Hi guys, I hope it’s been a great week for everyone! This past week I was at DataConnect Conference with some POWERHOUSE women in data 🤩 Let me know if you recognize any of them!
Full recap of my talk about how we evolve as data professionals in the age of AI coming next week!
Master these 10 SQL questions for your next data interview
Last week we covered 9 SQL tricks you may not have known about but what about the SQL you need to learn for your data interviews? I’ve got you covered with the 10 most commonly asked SQL interview questions and how I would answer them!
What are primary keys and foreign keys in a database?
A primary key is a unique identifier for a record in a table, while a foreign key is a field in a table that refers to the primary key of another table.
What are the different types of SQL joins?
Inner joins return records that have matching values in both tables.
Left (outer) joins returns all records from the left table, and the matched records from the right table. If no match is found, NULLs are returned for columns from the right table.
Right (outer) joins return all records from the right table, and the matched records from the left table. If no match is found, NULLs are returned for columns from the left table.
Full (outer) joins return all records when there is a match in either left or right table. Records that don't match in either table will have NULLs for columns from the table that doesn't have the match.
When would you use a subquery vs a CTE?
Subqueries are nested queries within another query. They are typically employed when the result of the query is dependent on the result of another query.

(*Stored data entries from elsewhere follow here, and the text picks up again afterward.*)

**src/hw/hostPkg.sv**
```systemverilog
// Host interface definitions
// Bus widths, parameter register indices, output address constants,
// buffer sizing and the state encodings of the run control FSMs
package hostPkg;

	// Word address into the input or the output memory
	typedef logic [10:0] memAddrT;

	// Data word on the register and memory buses
	typedef logic [31:0] hostWordT;

	// Parameter register address
	typedef logic [7:0] regAddrT;

	// Register holding the number of words to stream
	localparam regAddrT lengthRegIndex = 8'd0;

	// Register holding the multiplier, only the low byte is used
	localparam regAddrT multiplierRegIndex = 8'd1;

	// Top output word, receives the cycle count of a run
	localparam memAddrT cycleCountAddress = 11'd2047;

	// Longest run, data stays below the cycle count word
	localparam memAddrT maxLength = 11'd2047;

	// Both FIFOs hold 32 words
	localparam int fifoLogDepth = 5;

	// FIFO occupancy, one bit wider than the pointers
	typedef logic [fifoLogDepth:0] fifoCountT;

	// Parameter fetch FSM
	typedef enum logic [1:0] {decodeIdle, decodeFetching, decodeRunning} decodeStateT;

	// Output writer FSM, finishing is also the rest state between runs
	typedef enum logic [1:0] {writerStreaming, writerReporting, writerFinishing} writerStateT;

endpackage

```
**src/hw/gfMathPkg.sv**
```systemverilog
// GF(2^8) arithmetic definitions
// Field element and lane word types plus the reduction polynomial
// used by the byte-lane multiplier
package gfMathPkg;

	// One field element, one byte
	typedef logic [7:0] gfElemT;

	// Byte lanes per 32-bit word
	localparam int laneCount = 4;

	// A host word viewed as independent field elements
	// Lane 0 is the low byte
	typedef gfElemT [laneCount-1:0] gfWordT;

	// x^8 + x^4 + x^3 + x + 1
	localparam logic [8:0] fieldPoly = 9'h11B;

endpackage

```
**src/hw/streamFifo.sv**
```systemverilog
// Synchronous FIFO
// Circular buffer with read and write pointers and an occupancy count,
// read data is taken from the head entry without a cycle of delay
`timescale 1ns/1ps

module streamFifo #(
	parameter int dataWidth = 32,
	parameter int logDepth = 5
) (
	input logic clk,
	input logic reset,
	input logic [dataWidth-1:0] dataIn,
	input logic push,
	input logic pop,
	output logic [dataWidth-1:0] dataOut,
	output logic empty,
	output logic [logDepth:0] count
);

	logic [dataWidth-1:0] mem [0:(1 << logDepth) - 1];
	// Pointers wrap on their own width
	logic [logDepth-1:0] readPtr;
	logic [logDepth-1:0] writePtr;

	// Storage
	always_ff @(posedge clk) begin
		if (push) begin
			mem[writePtr] <= dataIn;
		end
	end

	always_ff @(posedge clk) begin
		if (reset) begin
			readPtr <= '0;
			writePtr <= '0;
			count <= '0;
		end else begin
			if (push) begin
				writePtr <= writePtr + 1'b1;
			end
			if (pop) begin
				readPtr <= readPtr + 1'b1;
			end
			// Simultaneous push and pop leaves the count alone
			if (push && !pop) begin
				count <= count + 1'b1;
			end else if (pop && !push) begin
				count <= count - 1'b1;
			end
		end
	end

	// Head of queue, no full flag since callers reserve room by credit
	assign dataOut = mem[readPtr];
	assign empty = (count == '0);

endmodule

```
**src/hw/paramDecode.sv**
```systemverilog
// Parameter fetch stage
// Reads the length and multiplier registers when the host starts a run,
// then hands both values to the streaming stages and waits for completion
`timescale 1ns/1ps

module paramDecode import hostPkg::*, gfMathPkg::*; (
	input logic clk,
	input logic reset,
	input logic runValue,
	input logic regAck,
	input logic regReadValid,
	input hostWordT regReadData,
	input logic runDone,
	output logic regReq,
	output regAddrT regAddr,
	output memAddrT runLength,
	output gfElemT runMultiplier,
	output logic paramsReady
);

	decodeStateT state;
	// First returned word is the length, second the multiplier
	logic lengthSeen;

	always_ff @(posedge clk) begin
		if (reset) begin
			state <= decodeIdle;
			regReq <= 1'b0;
			regAddr <= lengthRegIndex;
			lengthSeen <= 1'b0;
			paramsReady <= 1'b0;
		end else begin
			// Single-cycle strobe
			paramsReady <= 1'b0;
			unique case (state)
				decodeIdle: begin
					if (runValue) begin
						state <= decodeFetching;
						regReq <= 1'b1;
						regAddr <= lengthRegIndex;
						lengthSeen <= 1'b0;
					end
				end
				decodeFetching: begin
					// Two requests back to back
					if (regReq && regAck) begin
						if (regAddr == lengthRegIndex) begin
							regAddr <= multiplierRegIndex;
						end else begin
							regReq <= 1'b0;
						end
					end
					// Returns come back in request order
					if (regReadValid) begin
						if (!lengthSeen) begin
							lengthSeen <= 1'b1;
						end else begin
							paramsReady <= 1'b1;
							state <= decodeRunning;
						end
					end
				end
				decodeRunning: begin
					// Held here so a run value still high cannot restart
					if (runDone) begin
						state <= decodeIdle;
					end
				end
				default: state <= decodeIdle;
			endcase
		end
	end

	// Returned values, stable for the whole run
	always_ff @(posedge clk) begin
		if (state == decodeFetching && regReadValid) begin
			if (!lengthSeen) begin
				// Oversized lengths saturate below the count word
				if (regReadData > hostWordT'(maxLength)) begin
					runLength <= maxLength;
				end else begin
					runLength <= regReadData[$bits(memAddrT)-1:0];
				end
			end else begin
				runMultiplier <= regReadData[$bits(gfElemT)-1:0];
			end
		end
	end

endmodule

```
**src/hw/gfScaleExecute.sv**
```systemverilog
// Input streaming and GF(2^8) scaling stage
// Issues credit-limited reads of the input memory, buffers the returned words
// and multiplies each byte lane by the run multiplier into a result register
`timescale 1ns/1ps

module gfScaleExecute import hostPkg::*, gfMathPkg::*; (
	input logic clk,
	input logic reset,
	input logic paramsReady,
	input memAddrT runLength,
	input gfElemT runMultiplier,
	input logic inReadAck,
	input logic inReadValid,
	input hostWordT inReadData,
	input logic outputRoom,
	output logic inReadReq,
	output memAddrT inReadAddr,
	output gfWordT scaledWord,
	output logic scaledValid
);

	// Shift-and-add product, the doubled operand is reduced mod fieldPoly
	function automatic gfElemT gfMul(input gfElemT a, input gfElemT b);
		gfElemT product;
		gfElemT shifted;
		logic [8:0] doubled;
		product = '0;
		shifted = a;
		for (int bitIdx = 0; bitIdx < $bits(gfElemT); bitIdx++) begin
			if (b[bitIdx]) begin
				product = product ^ shifted;
			end
			doubled = {shifted, 1'b0};
			if (doubled[8]) begin
				doubled = doubled ^ fieldPoly;
			end
			shifted = doubled[7:0];
		end
		return product;
	endfunction

	// Read side bookkeeping
	logic fetchActive;
	fifoCountT pendingReads;
	logic readAccept;
	logic [fifoLogDepth+1:0] creditUsed;

	// Input buffer side
	hostWordT bufferOut;
	logic bufferEmpty;
	fifoCountT bufferCount;
	logic bufferPop;
	gfWordT laneWord;

	assign readAccept = inReadReq && inReadAck;

	// Words in flight plus words waiting, one slot kept in reserve
	assign creditUsed = {1'b0, pendingReads} + {1'b0, bufferCount};
	assign inReadReq = fetchActive && (creditUsed < ((1 << fifoLogDepth) - 1));

	always_ff @(posedge clk) begin
		if (reset) begin
			fetchActive <= 1'b0;
			inReadAddr <= '0;
			pendingReads <= '0;
		end else begin
			if (paramsReady) begin
				// Nothing to fetch for a zero length
				fetchActive <= (runLength != '0);
				inReadAddr <= '0;
			end else if (readAccept) begin
				if (inReadAddr == memAddrT'(runLength - 1'b1)) begin
					fetchActive <= 1'b0;
				end else begin
					inReadAddr <= inReadAddr + 1'b1;
				end
			end
			// Accepted reads add, returned data removes
			if (readAccept && !inReadValid) begin
				pendingReads <= pendingReads + 1'b1;
			end else if (inReadValid && !readAccept) begin
				pendingReads <= pendingReads - 1'b1;
			end
		end
	end

	streamFifo #(
		.dataWidth($bits(hostWordT)),
		.logDepth(fifoLogDepth)
	) inputBuffer (
		.clk(clk),
		.reset(reset),
		.dataIn(inReadData),
		.push(inReadValid),
		.pop(bufferPop),
		.dataOut(bufferOut),
		.empty(bufferEmpty),
		.count(bufferCount)
	);

	// Advance only while the writer can take the product
	assign bufferPop = !bufferEmpty && outputRoom;
	assign laneWord = gfWordT'(bufferOut);

	always_ff @(posedge clk) begin
		if (reset) begin
			scaledValid <= 1'b0;
		end else begin
			scaledValid <= bufferPop;
		end
	end

	// Lanes are independent
	always_ff @(posedge clk) begin
		if (bufferPop) begin
			for (int lane = 0; lane < laneCount; lane++) begin
				scaledWord[lane] <= gfMul(laneWord[lane], runMultiplier);
			end
		end
	end

endmodule

```
**src/hw/resultWriter.sv**
```systemverilog
// Result writing stage
// Buffers scaled words, writes them to ascending output addresses,
// then reports the run's cycle count at the top address and ends the run
`timescale 1ns/1ps

module resultWriter import hostPkg::*, gfMathPkg::*; (
	input logic clk,
	input logic reset,
	input logic paramsReady,
	input memAddrT runLength,
	input gfWordT scaledWord,
	input logic scaledValid,
	input logic outWriteAck,
	output logic outWriteReq,
	output memAddrT outWriteAddr,
	output hostWordT outWriteData,
	output logic outputRoom,
	output logic runClear,
	output logic runDone
);

	writerStateT state;
	hostWordT cycleCount;
	// Address given to the next word taken from the buffer
	memAddrT popIndex;
	memAddrT lastAddr;
	logic writeDone;

	hostWordT bufferOut;
	logic bufferEmpty;
	fifoCountT bufferCount;
	logic bufferPop;

	streamFifo #(
		.dataWidth($bits(gfWordT)),
		.logDepth(fifoLogDepth)
	) outputBuffer (
		.clk(clk),
		.reset(reset),
		.dataIn(scaledWord),
		.push(scaledValid),
		.pop(bufferPop),
		.dataOut(bufferOut),
		.empty(bufferEmpty),
		.count(bufferCount)
	);

	// Two free slots cover the product already in the multiply register
	assign outputRoom = bufferCount < fifoCountT'((1 << fifoLogDepth) - 1);

	assign writeDone = outWriteReq && outWriteAck;
	assign lastAddr = memAddrT'(runLength - 1'b1);
	// New word when the bus is free or being freed this cycle
	assign bufferPop = (state == writerStreaming) && !bufferEmpty && (!outWriteReq || writeDone);

	always_ff @(posedge clk) begin
		if (reset) begin
			state <= writerFinishing;
			outWriteReq <= 1'b0;
			runClear <= 1'b0;
			popIndex <= '0;
			cycleCount <= '0;
		end else begin
			runClear <= 1'b0;
			// Cycle count covers everything after paramsReady
			if (state != writerFinishing) begin
				cycleCount <= cycleCount + 1'b1;
			end
			unique case (state)
				writerStreaming: begin
					if (bufferPop) begin
						outWriteReq <= 1'b1;
						outWriteAddr <= popIndex;
						outWriteData <= bufferOut;
						popIndex <= popIndex + 1'b1;
					end else if (writeDone) begin
						outWriteReq <= 1'b0;
					end
					// Last data word acknowledged
					if (writeDone && outWriteAddr == lastAddr) begin
						state <= writerReporting;
					end
				end
				writerReporting: begin
					if (!outWriteReq) begin
						outWriteReq <= 1'b1;
						outWriteAddr <= cycleCountAddress;
						outWriteData <= cycleCount;
					end else if (writeDone) begin
						outWriteReq <= 1'b0;
						runClear <= 1'b1;
						state <= writerFinishing;
					end
				end
				writerFinishing: begin
					if (paramsReady) begin
						popIndex <= '0;
						cycleCount <= hostWordT'(1);
						// Zero length only writes the count
						state <= (runLength == '0) ? writerReporting : writerStreaming;
					end
				end
				default: state <= writerFinishing;
			endcase
		end
	end

	assign runDone = runClear;

endmodule

```
**src/hw/gfStreamTop.sv**
```systemverilog
// GF(2^8) streaming accelerator top level
// Connects parameter fetch, scaling and result writing to the host
// register bus, the input memory and the output memory
`timescale 1ns/1ps

module gfStreamTop import hostPkg::*, gfMathPkg::*; (
	input logic clk,
	input logic reset,
	// Run control
	input logic runValue,
	output logic runClear,
	// Parameter registers
	output logic regReq,
	input logic regAck,
	output regAddrT regAddr,
	input logic regReadValid,
	input hostWordT regReadData,
	// Input memory
	output logic inReadReq,
	input logic inReadAck,
	output memAddrT inReadAddr,
	input logic inReadValid,
	input hostWordT inReadData,
	// Output memory
	output logic outWriteReq,
	input logic outWriteAck,
	output memAddrT outWriteAddr,
	output hostWordT outWriteData
);

	memAddrT runLength;
	gfElemT runMultiplier;
	logic paramsReady;
	gfWordT scaledWord;
	logic scaledValid;
	logic outputRoom;
	logic runDone;

	paramDecode paramDecode_inst (
		.clk(clk),
		.reset(reset),
		.runValue(runValue),
		.regAck(regAck),
		.regReadValid(regReadValid),
		.regReadData(regReadData),
		.runDone(runDone),
		.regReq(regReq),
		.regAddr(regAddr),
		.runLength(runLength),
		.runMultiplier(runMultiplier),
		.paramsReady(paramsReady)
	);

	gfScaleExecute gfScaleExecute_inst (
		.clk(clk),
		.reset(reset),
		.paramsReady(paramsReady),
		.runLength(runLength),
		.runMultiplier(runMultiplier),
		.inReadAck(inReadAck),
		.inReadValid(inReadValid),
		.inReadData(inReadData),
		.outputRoom(outputRoom),
		.inReadReq(inReadReq),
		.inReadAddr(inReadAddr),
		.scaledWord(scaledWord),
		.scaledValid(scaledValid)
	);

	resultWriter resultWriter_inst (
		.clk(clk),
		.reset(reset),
		.paramsReady(paramsReady),
		.runLength(runLength),
		.scaledWord(scaledWord),
		.scaledValid(scaledValid),
		.outWriteAck(outWriteAck),
		.outWriteReq(outWriteReq),
		.outWriteAddr(outWriteAddr),
		.outWriteData(outWriteData),
		.outputRoom(outputRoom),
		.runClear(runClear),
		.runDone(runDone)
	);

endmodule

```
**config.mk**
```make
export PLATFORM = sky130hd
export DESIGN_NAME = gfStreamTop
export DESIGN_NICKNAME = d
export VERILOG_FILES = /design/src/hw/hostPkg.sv /design/src/hw/gfMathPkg.sv /design/src/hw/streamFifo.sv /design/src/hw/paramDecode.sv /design/src/hw/gfScaleExecute.sv /design/src/hw/resultWriter.sv /design/src/hw/gfStreamTop.sv
export SDC_FILE = /design/constraint.sdc
export NUM_CORES = 2
export LEC_CHECK = 0
export BUFFER_PORTS_ARGS = -buffer_cell sky130_fd_sc_hd__buf_4
export CAP_MARGIN = 10
export CORE_MARGIN = 2
export CORE_UTILIZATION = 34
export DETAILED_ROUTE_END_ITERATION = 7
export HOLD_SLACK_MARGIN = 0.1
export PLACE_DENSITY_LB_ADDON = 0.15
export SETUP_SLACK_MARGIN = 0.05
export SLEW_MARGIN = 20
export SYNTH_ARGS = -nofsm -noshare
export SYNTH_HDL_FRONTEND = slang
export SYNTH_HIERARCHICAL = 1
export SYNTH_SLANG_ARGS = --single-unit
```
**constraint.sdc**
```tcl
create_clock -name clk -period 10.2 [get_ports clk]
set_input_delay 2.04 -clock clk [delete_from_list [all_inputs] [get_ports clk]]
set_output_delay 2.04 -clock clk [all_outputs]
set_load 0.02 [all_outputs]
```
==> flow_metrics.tcl <==
set metrics [dict create \
    power_mw 26.6 \
    utilization_pct 38.9 \
    p_comb_share_pct 25.2 \
    cts_buffers 241 \
    period_share_pct 56.3 \
    hold_viol_final 0 \
    cp-endpoint "gfScaleExecute_inst/scaledWord[11]$_DFFE_PP_" \
    grt_overflow 0 \
    vias 50100 \
    tns_ns 0 \
    clk_pin_slew_worst_paths_ns 0.06 \
    root_buffer "clkbuf_16" \
    tightest_slew_ns 1.14 \
    vias_per_cell 5.29 \
    grt_pass1_vias 50400 \
    wl_per_cell_microns 28.3 \
    r2r_slack_ns 4.45 \
    route.detailed.drc 0 \
    synth-edff-count 2142 \
    slew_violations 0 \
    place.port_buffers 130 \
    p_clk_share_pct 30.8 \
    cts_sinks 2256 \
    insertion_delay_ns 0.88 \
    drv_cap 0 \
    worst_setup_path_end_kind "flip-flop" \
    required_ns 10.81 \
    wl_microns 268000 \
    grt_max_degree 157 \
    final_layout_size_suffix_gt1_share_pct 24.2 \
    synth-seq-cells 2256 \
    die_w_microns 527 \
    yosys.area_share.simple_pct 5.76 \
    ios 138 \
    synthAdderAreaFrac_pct 0.597 \
    final_nets 5794 \
    synth_cell_type_count 82 \
    syn_avg_cell_area_sq_um 16.9 \
    cp_data_arrival_time_ns 6.35 \
    antenna_left 0 \
    path_cells "buf_12 -> buf_4 -> mux4_2 -> a22o_1 -> or4_1 -> xor2_1 -> xor2_1 -> xor2_1 -> nand2_1 -> xnor2_1 -> xnor2_1 -> xnor2_1" \
    reg2reg_depth 12 \
    grt_pass1_wl_microns 379000 \
    die_h_microns 527 \
    synth_top_family_by_area "multiplexers" \
    min_from "resultWriter_inst/cycleCount[25]$_SDFF_PP0_" \
    synth_compound_area_share_pct 5.28 \
    skew_ns 0.0307 \
    coreArea_sq_mm 0.273 \
    power.share.sequential_pct 44.0 \
    area_growth_syn_to_layout_pct 14.1 \
    switching_share_pct 29.4 \
    async_flop_share_pct 0 \
    syn-cell-area_sq_mm 0.0931 \
    grt_antenna_before_repair 16 \
    placementRows 192 \
    critical_path_class "reg2reg" \
    gp_congestion 0.757 \
    hold_path.class "reg2reg" \
    synth_mux_area_share_pct 11.6 \
    min_period_ns 5.75 \
    internal_power_mw 18.8 \
    drt_iter0_drc 4244 \
    cellPowerDensity_mw_per_mm2 250 \
    r2r_end "gfScaleExecute_inst/scaledWord[11]$_DFFE_PP_" \
    start_kind "flip-flop" \
    ys.flop_type "edfxtp_1" \
    h-tree-depth 4 \
    hpwl_microns 142000 \
    syn-instance-count 5495 \
    critPathMaxStageDelay_ns 0.80 \
    status "finished, final reports clean" \
    cp_slowest_cell "dfxtp_4" \
    rsz0062_at_grt "no" \
    cts_tree "yes" \
    dieArea_sq_mm 0.278 \
    initial_utilization_pct 34.1 \
    fmax_mhz 174 \
    synth_warnings 6 \
    firstDrtPassIters 5 \
    ys_seq_area_share_pct 71.6 \
    cts_resized 0 \
    gr-usage-all-layers_pct 18.9 \
    cts_setup_buffers 0 \
    cp_max_fo 74 \
    cts_buffer_depth 4 \
    switchingPower_mw 7.83 \
    cts_hold_buf 0 \
    p_leak_nw 32.9 \
    setup-violations-final 0 \
    synth-xor-area-share_pct 3.43 \
    ir_drop_mv 0.150 \
    relSlewSlack_pct 23.7 \
]
## power by group through the flow
stage / clock network, mW / registers, mW / logic, mW
6_report: 8.20 / 11.7 / 6.70
3_3_place_gp: 0 / 12.1 / 6.38
5_1_grt: 8.75 / 11.7 / 7.38
2_1_floorplan: 0 / 11.9 / 4.87
3_5_place_dp: 0 / 12.1 / 6.42
4_1_cts: 8.42 / 12.0 / 6.44
## worst min path at each step
| stage | depth (start not counted) | to | slack, ns |
|---|---|---|---|
| CTS | 1 | resultWriter_inst/cycleCount[25]$_SDFF_PP0_ | 0.49 |
| global placement | 1 | resultWriter_inst/cycleCount[25]$_SDFF_PP0_ | 0.48 |
| detailed placement | 1 | resultWriter_inst/cycleCount[25]$_SDFF_PP0_ | 0.48 |
| finish | 1 | resultWriter_inst/cycleCount[25]$_SDFF_PP0_ | 0.49 |
| floorplan | 2 | resultWriter_inst/cycleCount[28]$_SDFF_PP0_ | 0.45 |
| global route | 1 | resultWriter_inst/cycleCount[25]$_SDFF_PP0_ | 0.52 |
## routing by layer
metal	global-route usage (%)	up-vias	share of wire, %
met5	0	-	0.032
li1	-	22000	-
met4	4.47	14	2.1
met1	25.8	26500	44
met3	2.29	329	4.3
met2	32.1	1183	49
## flip-flops by register name, summed over array words and instances, names as in the netlist, 8 cells and up, named ones only
register                             cells
gfScaleExecute_inst/inReadAddr          11
gfScaleExecute_inst/inputBuffer/mem   1024
gfScaleExecute_inst/scaledWord          32
paramDecode_inst/runLength              11
paramDecode_inst/runMultiplier           8
resultWriter_inst/cycleCount            32
resultWriter_inst/outWriteAddr          11
resultWriter_inst/outWriteData          32
resultWriter_inst/outputBuffer/mem    1024
resultWriter_inst/popIndex              11
## cell type report
| type | instances | area, sq um |
|---|---|---|
| Inverter | 37 | 139 |
| Fill cell | 25100 | 167000 |
| Clock buffer | 309 | 6400 |
| Sequential cell | 2256 | 66600 |
| Tap cell | 3589 | 4490 |
| Clock inverter | 128 | 866 |
| Timing Repair Buffer | 271 | 2260 |
| Antenna cell | 7 | 17.5 |
| Multi-Input combinational cell | 2873 | 25400 |
## per-stage QoR
| step | area [sq um] | hold slack, ns | worst slack, ns | std cells |
|---|---|---|---|---|
| after floorplan | 93100 | 0.452 | 4.16 | 5501 |
| after global placement | 98600 | 0.475 | 4.28 | 9007 |
| after detailed placement | 98600 | 0.482 | 4.34 | 9009 |
| after CTS | 106000 | 0.493 | 4.33 | 9446 |
| after global routing | 106000 | 0.518 | 3.97 | 9469 |
| final | 106000 | 0.494 | 4.45 | 9470 |
## layout by cell type, fill, tap and decap left out, drive strengths merged, types with 11 or more instances in the layout
master,synthesis,final
buf,114,271
mux4,256,256
dfxtp,114,114
nand2,273,273
clkbuf,221,309
xor2,113,113
and3,12,12
a21oi,68,68
ha,38,38
o21ai,161,161
nand3b,11,11
or3,23,23
a22oi,17,17
nor4,26,26
a22o,128,128
a31oi,12,12
edfxtp,2142,2142
clkinv,0,106
nand4,24,24
nor2,180,180
mux2i,17,17
o211ai,12,12
or4,79,79
inv,37,43
mux2,429,429
o22ai,131,131
xnor2,251,251
nor3,148,148
nand3,50,50
or2,19,19
nor2b,150,150
a211oi,136,136
## logic make-up after synthesis
group           after synthesis
other cells                   1
simple gates               1036
buf+inv                     372
compound gates              722
flops                      2256
xor+xnor                    364
mux                         702
fa+ha+maj                    42
## worst max-delay path: cells and delay by family (launching register included)
kind / cells / cell delay (ns)
XOR/XNOR: 6 / 1.78
buffers and inverters: 2 / 1.19
AND/OR/NAND/NOR: 2 / 0.83
AO/OA/AOI/OAI: 1 / 0.23
flip-flops: 1 / 0.80
multiplexers: 1 / 0.58
## synthesized netlist by cell type, types with 68 or more instances
cell type | instances | area share, %
edfxtp_1 | 2142 | 69
mux2_2 | 428 | 5.2
nand2_1 | 273 | 1.1
mux4_2 | 256 | 6.2
xnor2_1 | 251 | 2.4
clkbuf_1 | 219 | 0.88
nor2_1 | 180 | 0.73
o21ai_0 | 154 | 0.83
nor2b_1 | 150 | 1.0
nor3_1 | 148 | 0.80
a211oi_1 | 136 | 1.1
o22ai_1 | 131 | 0.88
a22o_1 | 128 | 1.2
dfxtp_1 | 114 | 2.5
xor2_1 | 113 | 1.1
or4_1 | 76 | 0.61
a21oi_1 | 68 | 0.37
Note: power is estimated with default switching activity, not from simulation.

CTEs (common table expressions) are typically used when you want to create a complex temporary result set for use in a single query. They’re particularly useful when working with recursive queries, or when you need to use the result set multiple times within the same query.
You would use a subquery when the result of one query depends on the result of another query, and you would use a CTE when you need to create a complex temporary result set for use in a single query.
What is the purpose of the GROUP BY clause?
The GROUP BY clause is used to group rows in a table based on one or more columns. It is often used with aggregate functions like SUM, COUNT, AVG, etc., to perform calculations on grouped data. For example:
SELECT department, COUNT(*) AS employee_count FROM employees GROUP BY department
What is the difference between WHERE and HAVING?
The
WHERE
clause is used to filter rows before any groupings are made.HAVING
is used to filter groups after theGROUP BY
clause has been applied.
What is the difference between UNION, INTERSECT, and EXCEPT?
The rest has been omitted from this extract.